Rome was not built in a day, nor can Resilience be! The experiences that help build resilience are ones we are reluctant to face. But those who do face them bravely come out of it wiser. Like Sharmila, who chooses to reflect positivity, compassion, and pragmatism, while absorbing all sorts of experiences.
Resilience
This
unprecedented COVID-19 lock down brings to my mind another lock down. The year
was 1985, we were living in Tehran (Iran). My father was deputed to the Iranian
government by Tata Consulting Engineers (TCE). They were designing their
thermal power stations. We moved from Bangalore to Tehran in Dec’82, continuing
my schooling in the International School (CBSE syllabus) in Tehran.
Though Iran
was at war with Iraq for quite some time, the fighting was confined to the
borders. Life in Tehran was pretty normal. All the engineers and their families
from TCE were housed in an apartment building. We made friends, went to school
on the same bus, played together and did what we kids normally do. Come March
1985, the situation with regards to the war changed drastically.
The news on
the street was that Iraq was planning air bombings on Teheran. Before TCE or
our parents had any time to react the city was put under curfew. I was then in
the ninth grade and for the first time CBSE was holding board exams for ninth
grade also that year. Our exams had just commenced, we had finished two
subjects. The general procedure was that the Board question papers came to the
Indian Embassy and an embassy official brought the sealed papers to school on
the day of the exam. He would officiate the exam and the answer scripts were
sent via diplomatic post to the CBSE office in Delhi. Now everything was up in
the air.
Amidst all
this uncertainty about the exams, Tehran was targeted with air-raids. Sirens
would blare at any time of the night and we would run out to the streets. We
were locked in with limited food supplies, few hours of electricity during the
day only and no communication channels. I continued to study using a candle or
a torch. It was my first boards and i wanted to do my best .I just prayed that
we could somehow write the exams. Even with extended efforts from the school
and the Indian embassy with CBSE the exams could not be postponed. CBSE
directed the 30 students from ninth, tenth and twelfth grade to write the board
exams on the premises of the Indian Embassy. That’s what we did.
We were
transported to the Indian Embassy with gun toting “Pasdars” (soldiers) and
wrote our exams in the Ambassador’s conference room officiated by the officials
there. I was not sure whether I was more tense about the exam or about my
safety.
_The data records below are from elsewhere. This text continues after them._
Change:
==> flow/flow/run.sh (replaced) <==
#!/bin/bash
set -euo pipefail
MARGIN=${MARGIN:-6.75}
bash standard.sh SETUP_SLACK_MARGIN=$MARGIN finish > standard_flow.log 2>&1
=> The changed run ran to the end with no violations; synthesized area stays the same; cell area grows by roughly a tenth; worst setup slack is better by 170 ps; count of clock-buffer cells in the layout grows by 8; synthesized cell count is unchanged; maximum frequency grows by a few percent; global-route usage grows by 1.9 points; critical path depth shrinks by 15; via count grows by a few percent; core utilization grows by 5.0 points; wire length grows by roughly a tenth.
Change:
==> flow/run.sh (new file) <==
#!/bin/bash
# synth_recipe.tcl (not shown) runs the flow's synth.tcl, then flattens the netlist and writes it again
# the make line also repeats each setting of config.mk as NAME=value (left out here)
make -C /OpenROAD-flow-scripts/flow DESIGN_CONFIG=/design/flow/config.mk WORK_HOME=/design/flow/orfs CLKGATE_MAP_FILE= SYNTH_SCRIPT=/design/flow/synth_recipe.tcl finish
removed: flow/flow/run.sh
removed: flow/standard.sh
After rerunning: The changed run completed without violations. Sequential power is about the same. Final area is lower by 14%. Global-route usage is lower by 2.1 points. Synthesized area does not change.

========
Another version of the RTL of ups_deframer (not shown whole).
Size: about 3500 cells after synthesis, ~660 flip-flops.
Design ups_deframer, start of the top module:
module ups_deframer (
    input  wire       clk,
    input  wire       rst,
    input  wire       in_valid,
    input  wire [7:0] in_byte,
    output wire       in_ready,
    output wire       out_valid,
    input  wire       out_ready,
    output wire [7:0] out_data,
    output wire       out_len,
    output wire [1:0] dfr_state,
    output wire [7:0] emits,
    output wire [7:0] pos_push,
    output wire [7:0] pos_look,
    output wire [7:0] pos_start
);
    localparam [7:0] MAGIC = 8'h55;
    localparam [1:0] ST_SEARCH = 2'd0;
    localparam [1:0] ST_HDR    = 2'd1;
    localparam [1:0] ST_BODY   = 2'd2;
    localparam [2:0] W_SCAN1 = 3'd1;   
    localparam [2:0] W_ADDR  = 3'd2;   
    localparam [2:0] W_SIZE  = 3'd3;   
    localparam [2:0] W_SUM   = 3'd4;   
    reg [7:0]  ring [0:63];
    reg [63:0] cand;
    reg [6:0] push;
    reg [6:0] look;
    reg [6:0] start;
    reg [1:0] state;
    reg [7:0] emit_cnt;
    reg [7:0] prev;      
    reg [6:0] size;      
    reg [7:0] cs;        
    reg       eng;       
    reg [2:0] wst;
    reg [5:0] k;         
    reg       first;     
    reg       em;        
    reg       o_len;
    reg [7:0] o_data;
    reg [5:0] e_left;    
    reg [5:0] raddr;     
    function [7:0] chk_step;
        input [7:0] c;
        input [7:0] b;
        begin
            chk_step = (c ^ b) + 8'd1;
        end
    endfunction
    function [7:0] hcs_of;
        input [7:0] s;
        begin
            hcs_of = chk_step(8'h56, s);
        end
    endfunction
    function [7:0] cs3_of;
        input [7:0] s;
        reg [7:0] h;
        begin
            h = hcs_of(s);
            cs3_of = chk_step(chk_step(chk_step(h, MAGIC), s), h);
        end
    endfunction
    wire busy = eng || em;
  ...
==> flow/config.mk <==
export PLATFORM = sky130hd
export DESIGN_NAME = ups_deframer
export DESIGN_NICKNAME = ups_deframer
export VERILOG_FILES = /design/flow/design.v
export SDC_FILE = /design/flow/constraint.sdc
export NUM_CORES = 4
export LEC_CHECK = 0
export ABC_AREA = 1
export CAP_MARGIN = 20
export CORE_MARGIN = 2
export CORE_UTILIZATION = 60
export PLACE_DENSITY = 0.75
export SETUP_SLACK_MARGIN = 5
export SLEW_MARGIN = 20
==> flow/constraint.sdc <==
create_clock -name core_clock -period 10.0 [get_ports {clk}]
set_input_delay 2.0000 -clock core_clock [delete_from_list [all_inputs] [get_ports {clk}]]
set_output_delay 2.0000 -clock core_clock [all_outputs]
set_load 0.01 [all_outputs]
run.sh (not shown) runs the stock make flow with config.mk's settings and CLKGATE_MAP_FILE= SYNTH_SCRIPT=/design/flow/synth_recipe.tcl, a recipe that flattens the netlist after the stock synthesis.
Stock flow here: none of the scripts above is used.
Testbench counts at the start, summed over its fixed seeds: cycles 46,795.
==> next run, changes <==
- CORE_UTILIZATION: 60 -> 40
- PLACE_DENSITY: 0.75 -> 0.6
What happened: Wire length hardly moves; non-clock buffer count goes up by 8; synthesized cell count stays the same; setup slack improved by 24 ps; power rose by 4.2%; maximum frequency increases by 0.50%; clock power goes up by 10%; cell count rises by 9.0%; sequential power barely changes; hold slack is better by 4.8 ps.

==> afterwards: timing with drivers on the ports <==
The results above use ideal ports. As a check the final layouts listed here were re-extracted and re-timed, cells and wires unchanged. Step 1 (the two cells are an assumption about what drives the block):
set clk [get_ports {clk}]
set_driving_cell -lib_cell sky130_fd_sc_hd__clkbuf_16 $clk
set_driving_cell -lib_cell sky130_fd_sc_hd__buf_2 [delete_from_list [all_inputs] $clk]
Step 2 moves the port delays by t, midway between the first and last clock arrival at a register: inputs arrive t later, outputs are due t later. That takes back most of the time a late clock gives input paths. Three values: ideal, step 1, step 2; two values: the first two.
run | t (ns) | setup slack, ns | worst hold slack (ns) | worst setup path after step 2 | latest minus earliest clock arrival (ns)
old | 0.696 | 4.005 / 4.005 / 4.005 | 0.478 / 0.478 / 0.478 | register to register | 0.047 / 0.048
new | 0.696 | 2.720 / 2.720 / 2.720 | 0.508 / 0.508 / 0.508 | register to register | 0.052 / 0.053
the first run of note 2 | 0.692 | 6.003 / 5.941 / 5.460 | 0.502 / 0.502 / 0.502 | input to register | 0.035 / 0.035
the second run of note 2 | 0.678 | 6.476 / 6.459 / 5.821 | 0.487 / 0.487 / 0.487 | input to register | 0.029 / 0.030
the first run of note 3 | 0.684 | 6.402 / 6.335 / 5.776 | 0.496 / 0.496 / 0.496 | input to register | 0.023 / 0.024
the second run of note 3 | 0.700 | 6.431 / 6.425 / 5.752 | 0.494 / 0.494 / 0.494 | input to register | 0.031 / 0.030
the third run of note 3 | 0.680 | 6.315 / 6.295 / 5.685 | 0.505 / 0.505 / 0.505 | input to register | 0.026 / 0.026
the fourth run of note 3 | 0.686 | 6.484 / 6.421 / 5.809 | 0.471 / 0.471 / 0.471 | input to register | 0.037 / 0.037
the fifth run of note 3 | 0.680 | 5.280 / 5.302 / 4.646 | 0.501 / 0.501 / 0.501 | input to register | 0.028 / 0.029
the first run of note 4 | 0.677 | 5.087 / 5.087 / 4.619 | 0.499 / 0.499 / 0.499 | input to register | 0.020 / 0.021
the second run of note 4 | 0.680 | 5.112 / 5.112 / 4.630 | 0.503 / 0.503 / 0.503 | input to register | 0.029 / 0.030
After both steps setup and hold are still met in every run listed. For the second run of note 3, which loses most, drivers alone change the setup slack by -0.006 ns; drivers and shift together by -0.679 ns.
This is an optimization exercise on Yosys and OpenROAD, whose aim is small area, a short achievable clock period and few clock cycles per item, not a production implementation. In this exercise RTL edits were held to simulation tests only and were not proved equivalent to the original. Power is estimated from default activity; no workload was simulated.

## run 1
Design emu_cpu, start of the top module:
module emu_cpu (
    input  wire        clk,
    input  wire        rst,
    input  wire        tick,
    input  wire        warm,
    output reg         busy,
    output reg         done,
    output reg         mem_re,
    output reg         mem_we,
    output wire [15:0] mem_addr,
    output wire [7:0]  mem_wdata,
    input  wire [7:0]  mem_rdata,
    output wire [15:0] pc,
    output reg  [7:0]  a,
    output wire [7:0]  p,
    output reg         halted,
    output wire [31:0] total_cycles
);
export LEC_CHECK = 0
export CAP_MARGIN = 20
export CORE_MARGIN = 2
export CORE_UTILIZATION = 40
export PLACE_DENSITY = 0.6
export SETUP_SLACK_MARGIN = 2.9
export SLEW_MARGIN = 20
create_clock -name core_clock -period 5.0 [get_ports {clk}]
standard.sh (not shown) runs the stock make flow with config.mk's settings and CLKGATE_MAP_FILE= SYNTH_SCRIPT=/design/flow/synth_recipe.tcl, a recipe that flattens the netlist after the stock synthesis.
==> flow/flow/run.sh <==
#!/bin/bash
# Standard layout, with every port buffered by sky130_fd_sc_hd__buf_1.
set -euo pipefail
bash standard.sh BUFFER_PORTS_ARGS="-buffer_cell sky130_fd_sc_hd__buf_1" finish > standard.log 2>&1
Run 1: full flow OK, the timing, design-rule and antenna checks passed
Testbench counts of run 1, summed over its fixed seeds: cycles 128,529, ticks 80.
Input-level comparison between run 2 and run 1:
- putting CTS_CLUSTER_SIZE at 50 where nothing was set
- putting ABC_AREA at 1 where nothing was set
- putting CTS_CLUSTER_DIAMETER at 100 where nothing was set
- swapping 2.9 for 3.0 in SETUP_SLACK_MARGIN
Run 1 → run 2: largest voltage drop on the vdd net picked up an extra about 12%; internal power contribution rose by about 1.7%; mean post-synth cell area decreased by about 19% relative to the old numbers.
Per the comparison of run 2 with run 1, die area increased 190 um2, total cell area at the placement stage grew by 1.6%.
Number of vias per cell: run 2 < run 1
The run showing the smaller power density over the cells is run 2.
Against run 1, run 2 reports a setup slack after placement that is higher.
Compared to run 1, run 2 has number of nets in the finished design about 22% higher.
Compared with run 1, run 2 shows a lower final period utilization.
Time the worst path needs with I/O delays and setup: run 2 vs run 1 down 0.049 ns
A couple of bombings happened on the outskirts of the city which was
mostly uninhabited but the fear remained. Things were happening too close for
any kind of comfort.
The day we
finished our exams everyone was relieved a little. But that night came the
devastating blow everyone feared. A bomb was dropped two blocks away from our
apartment building. The vibrations shook us all onto the streets. The ground
rumbled. All the glass windows in our building were cracked. There were quite a
few casualties. We were lucky just to be alive. After some rapid action taken
by the company and the Indian embassy we were all moved to a safer location and
were evacuated in phases. We were all evacuated within a week. Thinking of
those 15 days gives me goose bumps even now. But the important thing is we got
through it and it only made us stronger.
Later in College whenever the exams
felt monstrous all I had to do was remember my ninth-grade boards. Then almost
magically, I felt everything is a lot easier.
Now here we
are in 2020, under a totally different lock down from an unseen and a rather
unconventional “enemy”. Though in every way both the lock downs are so unique, I
feel at a basic level they are both a crisis in themselves and we need to deal
with resilience…..a resistance to give up. It is this resilience in each one of
us that helps us build the strength to tackle unplanned, unforeseen
circumstances in life. As parents we pass this resilience to our kids by the
way we handle and conduct ourselves in these dire situations. With uncertainty
looming large over both my boys’ futures, with campus shut down, uncertainty of
his placement he worked so hard for and all the entrance exams of my younger
one postponed, I can feel their apprehensions and worries. But this morning
when I saw both my boys helping their dad wash the three bathrooms (believe me,
they were doing it as if they were conducting an experiment in the Lab), I
smiled to myself and realized that important life skills are being developed
and the resilience built in them brick by brick.